America’s departure from the epicenter of global trade began years ago and has accelerated in recent months. According to the World Trade Organization, the US share of global merchandise trade (imports plus exports) in the third quarter1 was the lowest for that period of the year since 2014, and the drop from 2024 was larger than the cumulative loss between 2015 and 2024. Bloomberg News adds that inbound container volumes through North America — some 80% of which is the US — went “from a world leader to a laggard” last year. Boston Consulting Group projects the trend will continue in the years ahead, with the US’s share of world trade falling from 12% in 2024 to 9% by 2034 because of “policies pursued by the Trump administration.”
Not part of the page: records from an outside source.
==> src/rtl/proc_switch_ctrl.sv <==
// Context-switch controller: owns the process table, admits new processes and
// sequences halt -> save -> round-robin select -> load for every switch.
module proc_switch_ctrl #(
    parameter int NPROC = 8,
    parameter int PIDW  = 3,
    parameter int PCW   = 32
) (
    input  logic            clock,
    input  logic            reset,
    input  logic            preempt,
    input  logic            exit_req,
    input  logic            create_valid,
    input  logic [PCW-1:0]  create_pc,
    output logic            create_ready,
    output logic            cpu_halt_req,
    input  logic            cpu_halted,
    input  logic [PCW-1:0]  cpu_pc,
    output logic            load_pc_valid,
    output logic [PCW-1:0]  load_pc,
    output logic [PIDW-1:0] cur_pid,
    output logic [PIDW:0]   nprocs,
    output logic [2:0]      dbg_state
);

    typedef enum logic [2:0] {
        IDLE      = 3'd0,
        RUN       = 3'd1,
        HALT_WAIT = 3'd2,
        SAVE      = 3'd3,
        SELECT    = 3'd4,
        LOAD      = 3'd5
    } state_t;

    localparam logic [PIDW:0] NPROC_CNT = (PIDW+1)'(NPROC);
    localparam logic [PIDW:0] CNT_ONE   = 1;

    state_t          state, state_next;
    logic [NPROC-1:0] proc_valid;
    logic [PCW-1:0]  pc_tab [NPROC];
    logic            exiting;
    logic            create_fire;
    logic [PIDW-1:0] free_idx;
    logic [PIDW-1:0] cand;
    logic [PIDW-1:0] sel_idx;
    logic            sel_found;
    logic [PIDW:0]   nprocs_next;

    assign dbg_state   = state;
    assign create_fire = create_valid && create_ready;

    // Lowest-index free slot for an incoming create.
    always_comb begin
        free_idx = '0;
        for (int i = NPROC - 1; i >= 0; i--) begin
            if (!proc_valid[i]) free_idx = PIDW'(i);
        end
    end

    // Round-robin scan: offsets NPROC..1 walked downwards so the smallest
    // offset after cur_pid wins; offset NPROC wraps to cur_pid itself.
    always_comb begin
        sel_found = 1'b0;
        sel_idx   = cur_pid;
        cand      = cur_pid;
        for (int i = NPROC; i >= 1; i--) begin
            cand = cur_pid + PIDW'(i);
            if (proc_valid[cand]) begin
                sel_found = 1'b1;
                sel_idx   = cand;
            end
        end
    end

    always_comb begin
        state_next = state;
        case (state)
            IDLE:      if (create_fire) state_next = SELECT;
            RUN:       if (exit_req || preempt) state_next = HALT_WAIT;
            HALT_WAIT: if (cpu_halted) state_next = SAVE;
            SAVE:      state_next = SELECT;
            SELECT:    state_next = sel_found ? LOAD : IDLE;
            LOAD:      state_next = RUN;
            default:   state_next = IDLE;
        endcase
    end

    always_comb begin
        nprocs_next = nprocs;
        if (state == SAVE && exiting && proc_valid[cur_pid] && nprocs != '0)
            nprocs_next = nprocs - CNT_ONE;
        else if (create_fire)
            nprocs_next = nprocs + CNT_ONE;
    end

    always_ff @(posedge clock or posedge reset) begin
        if (reset) begin
            state         <= IDLE;
            proc_valid    <= '0;
            for (int i = 0; i < NPROC; i++) pc_tab[i] <= '0;
            exiting       <= 1'b0;
            cur_pid       <= '0;
            nprocs        <= '0;
            cpu_halt_req  <= 1'b1;
            load_pc_valid <= 1'b0;
            load_pc       <= '0;
            create_ready  <= 1'b1;
        end else begin
            state         <= state_next;
            nprocs        <= nprocs_next;
            cpu_halt_req  <= (state_next != RUN);
            load_pc_valid <= (state_next == LOAD);
            create_ready  <= (nprocs_next < NPROC_CNT) && (state_next != SAVE);

            // create_ready is low in SAVE, so this never collides with the save write.
            if (create_fire) begin
                proc_valid[free_idx] <= 1'b1;
                pc_tab[free_idx]     <= create_pc;
            end

            case (state)
                RUN, HALT_WAIT: if (exit_req) exiting <= 1'b1;
                SAVE: begin
                    if (exiting) begin
                        proc_valid[cur_pid] <= 1'b0;
                        exiting             <= 1'b0;
                    end else begin
                        pc_tab[cur_pid] <= cpu_pc;
                    end
                end
                SELECT: begin
                    if (sel_found) begin
                        cur_pid <= sel_idx;
                        load_pc <= pc_tab[sel_idx];
                    end
                end
                default: ;
            endcase
        end
    end

endmodule

==> config.mk <==
export PLATFORM = sky130hd
export DESIGN_NAME = proc_switch_ctrl
export DESIGN_NICKNAME = d
export VERILOG_FILES = /design/src/rtl/proc_switch_ctrl.sv
export SDC_FILE = /design/constraint.sdc
export NUM_CORES = 1
export LEC_CHECK = 0
export ABC_CLOCK_PERIOD_IN_PS = 18200
export CORE_MARGIN = 2
export CORE_UTILIZATION = 55
export DETAILED_ROUTE_END_ITERATION = 10
export PLACE_DENSITY = 0.73
export SYNTH_ARGS = -nofsm -noshare
export SYNTH_HDL_FRONTEND = slang
export SYNTH_SLANG_ARGS = --single-unit
==> constraint.sdc <==
create_clock -name clock -period 18.2 [get_ports clock]
set_input_delay 3.64 -clock clock [delete_from_list [all_inputs] [get_ports clock]]
set_output_delay 3.64 -clock clock [all_outputs]
set_load 0.05 [all_outputs]
; ---- Word-level counts from Yosys, hierarchy flattened
; Index checks and enable logic that the tools add are counted.
; Widths: inputs -> output; s select.
[classes]
n_eq_ne = 9
n_addsub = 9
n_mul = 0
n_lt_le_gt_ge = 17
n_reduce_logical = 16
bitwise_logic = 6
shift = 0
mux = 67
n_div = 0
[ops]
columns = cell, count
row1 = $mux 256, 3
row2 = $bwmux 256, 2
row3 = $demux 32 s3, 2
row4 = $mux 32, 4
row5 = $bmux 32 s3, 1
row6 = $mux 3, 19
row7 = $lt 3x4->1 const B, 9
row8 = $bmux 1 s3, 8
row9 = $mux 8, 3
row10 = $mux 1, 19
row11 = $pmux 3 s6, 1
row12 = $add 3x3->3 const B, 4
row13 = $ge 4x4->1 const B, 3
row14 = $not 3->4, 3
row15 = $eq 3x3->1 const B, 3
row16 = $logic_and 1x1->1, 9
row17 = $and 8x8->8, 1
row18 = $lt 4x1->1 const B, 2
row19 = $mux 4, 2
row20 = $not 8->8, 1
row21 = $or 8x8->8, 1
row22 = $add 3x2->3 const B, 2
row23 = $demux 1 s3, 2
row24 = $eq 3x2->1 const B, 2
row25 = other kinds (16), 18
[totals]
wordCells = 141
latchBits = 0
input_bits = 70
mem_count = 0
out_inout_bits = 45
ramBits = 0
romBits = 0
register_bits = 310

; ---- Logic depth before layout (Yosys ltp)
[logic_depth]
word_depth = 18
ltp_mapped = 17
mapped_depth_nobuf = 11

; ---- Least setup slack after synthesis
; No wires, ideal clock.
[synth_path]
path_type = input-to-reg
from = input port create_valid
to = register pc_tab[131] (netlist bit)
slack_ns = 12.872
required_ns = 18.063
stages = 7
arrival_ns = 5.192
path_cell_list = and2_0 > nand3_1 > nor3b_1 > clkbuf_1 > buf_1 > mux2i_1 > a21oi_1
[synth_via]
elab_chain_len = 5
[synth_lines]
columns = element, line_no
row1 = "start, declared", 12  ; input logic create_valid,
row2 = $logic_and 1x1->1 (*), 49  ; assign create_fire = create_valid && create_ready;
row3 = $mux 256 (*), 115  ; if (create_fire) begin
row4 = $bwmux 256, 127  ; pc_tab[cur_pid] <= cpu_pc;
row5 = $mux 256, 123  ; if (exiting) begin
row6 = $mux 256 (*), 120  ; case (state)
row7 = "end signal, assigned by index", 117  ; pc_tab[free_idx] <= create_pc;
row8 = "end signal, assigned by index", 127
row9 = "end, declared", 39  ; logic [PCW-1:0] pc_tab [NPROC];
; Mark *: on every way between the ends. The rest lies on a longest branch, timed or not.
; A chain may end at the register's enable or synchronous reset.

; ---- Final worst setup path
[layout_path]
from = register cur_pid[0]
to = register load_pc[18]
[layout_via]
elab_chain_len = 14
[layout_lines]
columns = element, line_no
row1 = "start, declared", 20  ; output logic [PIDW-1:0] cur_pid,
row2 = "start signal, assigned", 132  ; cur_pid <= sel_idx;
row3 = $add 3x3->3, 66  ; cand = cur_pid + PIDW'(i);
row4 = $bmux 1 s3, 67  ; if (proc_valid[cand]) begin
row5 = $mux 1 (not written as such), 67
row6 = $mux 3 (7 in series), 67
row7 = $not 3->4 (not written as such), 133  ; load_pc <= pc_tab[sel_idx];
row8 = $bmux 32 s3, 133
row9 = $mux 32 (not written as such) (2 in series), 133
row10 = "end signal, assigned", 133
row11 = "end, declared", 19  ; output logic [PCW-1:0] load_pc,
; Parallel ways exist; a longest one is shown, timed or not. The select of a mux whose other input is x is not followed.

==> results.toml <==
[pwr]
combPwrFrac_pct = 6.0
p_seq_share_pct = 46.0
p_sw_share_pct = 23.6
power_density_nw_per_um2 = 69.1
p_leak_uw = 0.00947
peakVddDrop_uv = 70.3
clock_power_share_pct = 47.9
p_int_uw = 1210
p_sw_uw = 372

[clocking]
cts_hold_buf = 0
cts_buffers = 37
cts_setup_buffers = 0
cts.sinks = 310
clkLatencyLatePin_ns = 0.52
clkSlewWorstSetupHoldPaths_ns = 0.06
cts_buffer_depth = 3
cts_resized = 0
cts-root-buf = "clkbuf_16"
h-tree-depth = 2
cts_tree = "built"

[global_routing]
grt_max_degree = 89
grt_overflow_total = 0
globalRouteTotalUtil_pct = 32.2
grt_pass1_wl_mm = 99.5
grt_pass1_vias = 17800
antenna_found_initial = 1

[setup_path]
crit_slowest_cell = "dfrtp_4"
cp_max_fo = 66
end_kind = "flop"
crit_start = "cur_pid[0]"
crit_chain = "clkinv_1, ha_1, mux2i_1, mux2i_1, o221ai_1, o211ai_2, o2bb2ai_4, buf_4, buf_4, a221o_1, nor2_1, a2111oi_0, a211o_1"
critPathKind = "flop to flop"
crit_arrival_ns = 6.67
r2r_slack_ns = 11.98
endpoint = "load_pc[18]"
crit_path_max_incr_delay_ns = 1.01
r2r_cells = 13
start_kind = "flop"
r2r-end = "load_pc[18]"
required_ns = 18.65
rr_startpoint = "cur_pid[0]"

[sta]
max_freq_mhz = 161
tightest_slew_ns = 1.17
setup_viol = 0
rsz0062_at_grt = "false"
period_minus_slack_ns = 6.22
post-route-period-util_pct = 34.2
hold_viol = 0
fin_tns_setup_ns = 0
timing.final.ws_setup_ns = 11.98
relSlewSlack_pct = 21.9
finClkSkew_ns = 0.0151
slew_violations = 0

[run_status]
status = "completed"

[synthesis]
yosysWarnings = 0
synth-async-reset-ratio_pct = 100
avgSynthCellArea_um2 = 9.44
ys_seq_area_share_pct = 37.6
synth_nets = 2263
ys_types = 58
syn_inst = 2185
synth_flop_cell = "dfrtp_1"
netlist_area_um2 = 20600
ys_ff_latch = 310
synth_edf_count = 0

[final_layout]
area_growth_pct = 10.8
drive_gt1_share_pct = 7.08
layout_commonest_cell = "mux2i_1"
nNetsFinal = 2182
final_cell_mix = "mux2i_1, dfrtp_1, nor2_1"

[placed_design]
pre_cts_slack_ns = 11.54
io_buffers = 114
gp_congestion = 0.848
hpwl_mm = 33.3

[route]
firstDrtPassIters = 8
vias = 18100
vias_per_cell = 6.97
drcViolationCount = 0
ant_nets = 0
wl_mm = 63.6
avgRoutedWirePerCell_um = 24.4
drt_iter0_markers = 1995

[floorplanning]
initial_core_util_pct = 56.1
coreArea_um2 = 36800
boundaryPins = 115
dieWidth_um = 198
row_count = 70
die_height_um = 198
die_area_um2 = 39100

[worst_hold_path]
hold_path_depth = 1
min_path_type = "flop to flop"

[job]
drv_cap = 0
[power groups by stage]
stage,Combinational [µW],Sequential (µW),Clock (µW)
after CTS,95.9,726,765
after global placement,93.3,737,0
after detailed placement,95.6,738,0
after floorplan,67.4,734,0
after global routing,106,729,792
final,95.5,727,757
[cells in the mapped netlist (3+ instances only)]
cell type,instances,share of area (%)
mux2i_1,461,22
dfrtp_1,308,37
nor2_1,249,4.5
clkbuf_1,182,3.3
a21oi_1,172,4.2
nand2_1,130,2.4
a221o_1,129,6.3
o21ai_0,102,2.5
o22ai_1,96,2.9
a211o_1,33,1.4
a211oi_1,33,1.2
a221oi_1,32,1.4
a222oi_1,32,1.6
clkbuf_2,31,0.75
buf_1,22,0.40
buf_2,21,0.51
a2111oi_0,20,0.85
inv_1,12,0.22
mux4_2,11,1.2
buf_6,9,0.49
a2111oi_1,8,0.39
ha_1,8,0.49
nand3_1,8,0.19
a22oi_1,5,0.18
and2_1,5,0.15
buf_4,5,0.18
nor3_1,5,0.12
a2111oi_2,4,0.29
xnor2_1,4,0.17
a21boi_0,3,0.11
nor2b_1,3,0.091
o211ai_1,3,0.11
o21ai_1,3,0.073
[sequential cells by signal, indices dropped and copies added (netlist names)]
name	flops
proc_valid	8
cur_pid	3
exiting	1
load_pc_valid	1
cpu_halt_req	1
load_pc	32
dbg_state	3
pc_tab	256
nprocs	4
create_ready	1
[metal layers]
| layer | global-route usage, % | wire, µm | vias up |
|---|---|---|---|
| met5 | 0 | 0 | - |
| met4 | 14.0 | 2320 | 0 |
| met3 | 4.49 | 5090 | 174 |
| met2 | 52.9 | 30200 | 941 |
| met1 | 42.6 | 26000 | 8905 |
| li1 | - | - | 8123 |
[cell families (layout without fill, tap and decap cells)]
family	after synthesis	in the layout	synth area share, %
AO/OA/AOI/OAI	690	690	24.0
XOR/XNOR	8	8	0.412
adder cells (fa/ha/maj)	8	8	0.485
buffers and inverters	282	230	5.86
flip-flops	310	310	37.6
multiplexers	476	476	23.8
other	0	1	0
AND/OR/NAND/NOR	411	411	7.83
[critical path, delay by kind of cell, from the launching register on]
family | cells | cell delay, ns
AO/OA/AOI/OAI | 6 | 2.18
adder cells (fa/ha/maj) | 1 | 0.66
buffers and inverters | 3 | 1.73
multiplexers | 2 | 0.43
AND/OR/NAND/NOR | 1 | 0.04
flip-flops | 1 | 1.01
[through the flow]
step | total power [µW] | util [%] | cells | instance area, µm² | hold WS, ns
CTS | 1590 | 62.2 | 2601 | 22900 | 0.494
global placement | 830 | 58.8 | 2533 | 21600 | 0.479
detailed placement | 834 | 58.8 | 2533 | 21600 | 0.481
floorplan | 802 | - | 2185 | 20600 | 0.513
global route | 1630 | 62.2 | 2602 | 22900 | 0.508
finish | 1580 | 62.2 | 2602 | 22900 | 0.491
[how the worst min path moves through the flow]
stage                           start          end
after floorplan               exiting      exiting
after global placement     load_pc[8]   load_pc[8]
after detailed placement   load_pc[8]   load_pc[8]
after CTS                  load_pc[8]   load_pc[8]
after global routing      load_pc[29]  load_pc[29]
final                      load_pc[8]   load_pc[8]
[cell type report]
| class | count | area (µm²) |
|---|---|---|
| Clock inverter | 14 | 126 |
| Fill cell | 3089 | 13900 |
| Multi-Input combinational cell | 1593 | 11800 |
| Clock buffer | 54 | 1120 |
| Inverter | 12 | 52.6 |
| Tap cell | 468 | 586 |
| Sequential cell | 310 | 7760 |
| Timing Repair Buffer | 150 | 1410 |
| Antenna cell | 1 | 2.50 |
Note: power is estimated with default switching activity, not from simulation.
==> edit, RTL diff (same settings) <==
Make the reset (`reset`) synchronous in one clocked block.
--- a/src/rtl/proc_switch_ctrl.sv
+++ b/src/rtl/proc_switch_ctrl.sv
@@ -92,7 +92,7 @@
             nprocs_next = nprocs + CNT_ONE;
     end
 
-    always_ff @(posedge clock or posedge reset) begin
+    always_ff @(posedge clock) begin
         if (reset) begin
             state         <= IDLE;
             proc_valid    <= '0;
Formal check against the unedited RTL: differs if reset is asserted again (counterexample within 4 cycles, from zero or initial values and one cycle with reset high); with reset held inactive, the same outputs for 4 cycles.
==> edit against the unedited design <==
- setup slack worse by 0.70 ns
- synthesized area fell by 9.6%
- wire length fell by 3.5%
- sequential cell count is the same
- clock skew grew 0.0039 ns
- core utilization is 0.20 points lower
- final area down 9.4%
- critical path type unchanged
- critical endpoint is now load_pc[8]$_SDFFE_PP0P_
Power is not compared: it rests on default switching activity, and its combinational part moved more than twofold at a synthesized area within 25%.
==> edit: results (changes against the unedited design) <==
Drt wl/cell -> 27.7 um (+14%)
Hold path cells -> 2 (+1)
Total CTS buffers -> 35 (-5.4%)
Worst Path Max Fanout -> 67 (+1.5%)
Status -> finished clean
Layout cells sized above 1 -> 9.41% (+2.3 points)
Vias in the first global route -> 16.1k (-9.1%)
Slowest CP cell -> o2bb2ai_4
Commonest cells post-synth -> edfxtp_1, nand2_1, a22o_1
Hold path endpoint -> load_pc[18]$_SDFFE_PP0P_
Initial antenna violation count -> 0 (-1)
Tightest Pin Transition -> 1.31 ns (+0.139 ns)
R2R setup slack -> 11.28 ns (-0.70 ns)
Filler instances -> 2657 (-14%)
Ys flop type -> edfxtp_1
R2R cell count -> 12 (-1)
Post-synth cell types -> 72 (+24%)
Worst Path Arrival -> 7.34 ns (+0.67 ns)
Register area share after synthesis -> 47.0% (+9.4 points)
Critical R2R Launch -> cur_pid[0]$_SDFFE_PP0P_
First-pass GRT wire length -> 93.9 mm (-5.6%)
Synth top area cells -> edfxtp_1, a22o_1, dfxtp_1
Ys async rst share -> 0% (-100 points)
Largest net degree at the start of global routing -> 86 (-3.4%)
Global placement routability congestion -> 0.894 (+5.4%)
Dpl hpwl -> 34.2 mm (+2.8%)
Global router's overall resource usage -> 34.1% (+1.9 points)
CP delay by family, top -> buffers and inverters
Number of flops mapped to enable cells by yosys -> 256 (+256)
Post-Route WL -> 61.4 mm (-3.5%)
Hold Path Origin -> load_pc[18]$_SDFFE_PP0P_
Routed vias -> 16.5k (-9.0%)
Setup Skew -> 0.0190 ns (+0.00388 ns)
Ant diodes -> 0 (-1)
Post-Syn Nets -> 1875 (-17%)
Placed cells -> 2150 (-15%)
Drt first pass iters -> 6 (-2)
==> edit: cell count changes in the layout (fill, tap and decap cells not counted), moves of 41 or more <==
cell	change
and2_1	+41
a22oi_1	+120
nand2_1	+130
nor2_1	-217
o22ai_1	-94
dfrtp_1	-307
dfxtp_1	+53
a22o_1	+192
a221o_1	-97
o2bb2ai_1	+75
a21oi_1	-156
edfxtp_1	+256
nand3_1	+58
mux2i_1	-449
==> edit: cell type report <==
type | instances | area [um^2] | area share (%)
tap | 448 | 561 | 2.70
multi-input combinational | 1220 | 8740 | 42.2
clock buffer | 48 | 976 | 4.71
clock inverter | 14 | 149 | 0.718
inverter | 14 | 55.1 | 0.266
sequential | 310 | 8770 | 42.3
timing repair buffer | 158 | 1470 | 7.10
==> edit: layer usage <==
layer	GRT usage, %	routed length, um	part of all wire, %
met5	0	0	0
met3	7.17	7300	12
met1	43.8	22300	36
met2	55.4	29100	47
met4	16.0	2670	4.4
==> edit: cell families (layout without fill, tap and decap cells) <==
group	count (synthesis)	after routing	share of synthesized area, %
adders and majority gates	8	8	0.537
DFF	310	310	47.0
xor gates and xnor gates	6	6	0.282
muxes	37	37	2.99
and+or+nand+nor	464	464	11.5
AOI/OAI and AO/OA	705	705	31.0
buffers and inverters	267	234	6.75
==> edit: worst reg2reg max path: stages (launching register included) <==
cell and delay (ns):
dfxtp_2 0.31, buf_4 0.74, inv_4 0.59, ha_1 0.83, mux4_2 0.43, mux2_4 0.63
a21oi_1 0.24, o2bb2ai_4 0.98, nand2b_4 0.57, buf_4 0.85, a222oi_1 0.21, and3_1 0.24
o311ai_1 0.21
==> edit: worst max-delay path by stage <==
stage	slack (ns)	cells past startpoint	start	end
4_1_cts	11.49	12	cur_pid[0]$_SDFFE_PP0P_	load_pc[8]$_SDFFE_PP0P_
5_1_grt	11.04	12	cur_pid[0]$_SDFFE_PP0P_	load_pc[11]$_SDFFE_PP0P_
3_5_place_dp	11.31	6	reset	pc_tab[4][28]$_DFFE_PP_
3_3_place_gp	11.35	6	reset	pc_tab[4][24]$_DFFE_PP_
6_report	11.28	12	cur_pid[0]$_SDFFE_PP0P_	load_pc[8]$_SDFFE_PP0P_
2_1_floorplan	11.30	4	create_valid	pc_tab[1][0]$_DFFE_PP_
==> edit: per-stage QoR <==
stage,util [%],hold WS [ns],worst slack [ns]
floorplan,-,0.494,11.30
global placement,58.6,0.468,11.35
detailed placement,58.6,0.480,11.31
CTS,62.0,0.494,11.49
global route,62.0,0.528,11.04
finish,62.0,0.490,11.28
==> edit: power groups by stage <==
stage                     combinational (mW)  clock [mW]  sequential [mW]
final                                  0.326       0.713            0.830
after global routing                   0.344       0.739            0.833
after CTS                              0.319       0.711            0.828
after detailed placement               0.318           0            0.843
after global placement                 0.312           0            0.841
after floorplan                        0.197           0            0.859
**config.mk**
```make
export PLATFORM = sky130hd
export DESIGN_NAME = seq_multiplier
export DESIGN_NICKNAME = d
export VERILOG_FILES = /design/src/rtl/seq_multiplier.sv
export SDC_FILE = /design/constraint.sdc
export NUM_CORES = 1
export LEC_CHECK = 0
export ABC_CLOCK_PERIOD_IN_PS = 3300
export BUFFER_PORTS_ARGS = -buffer_cell sky130_fd_sc_hd__buf_2
export CORE_UTILIZATION = 54
export CTS_CLUSTER_SIZE = 25
export DETAILED_ROUTE_END_ITERATION = 12
export PLACE_DENSITY_LB_ADDON = 0.08
export SLEW_MARGIN = 20
export SYNTH_ARGS = -nofsm -noshare
export SYNTH_HDL_FRONTEND = slang
export SYNTH_SLANG_ARGS = --single-unit
```
**constraint.sdc**
```tcl
create_clock -name clk -period 3.3 [get_ports clk]
set_input_delay 0 -clock clk [delete_from_list [all_inputs] [get_ports clk]]
set_output_delay 0 -clock clk [all_outputs]
set_load 0.02 [all_outputs]
```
Even bigger moves are happening beneath the surface, especially regarding China. When Trump fired his opening tariff salvo in 2018, the US absorbed roughly 19% of Chinese exports, but the share tumbled to 11% by the end of last year. China’s total exports and trade surplus have nevertheless continued to grow because exporters there targeted other markets, notably in Southeast Asia (Asean) but also in Africa, Europe and Latin America – a move trade economists have dubbed “the great reallocation.”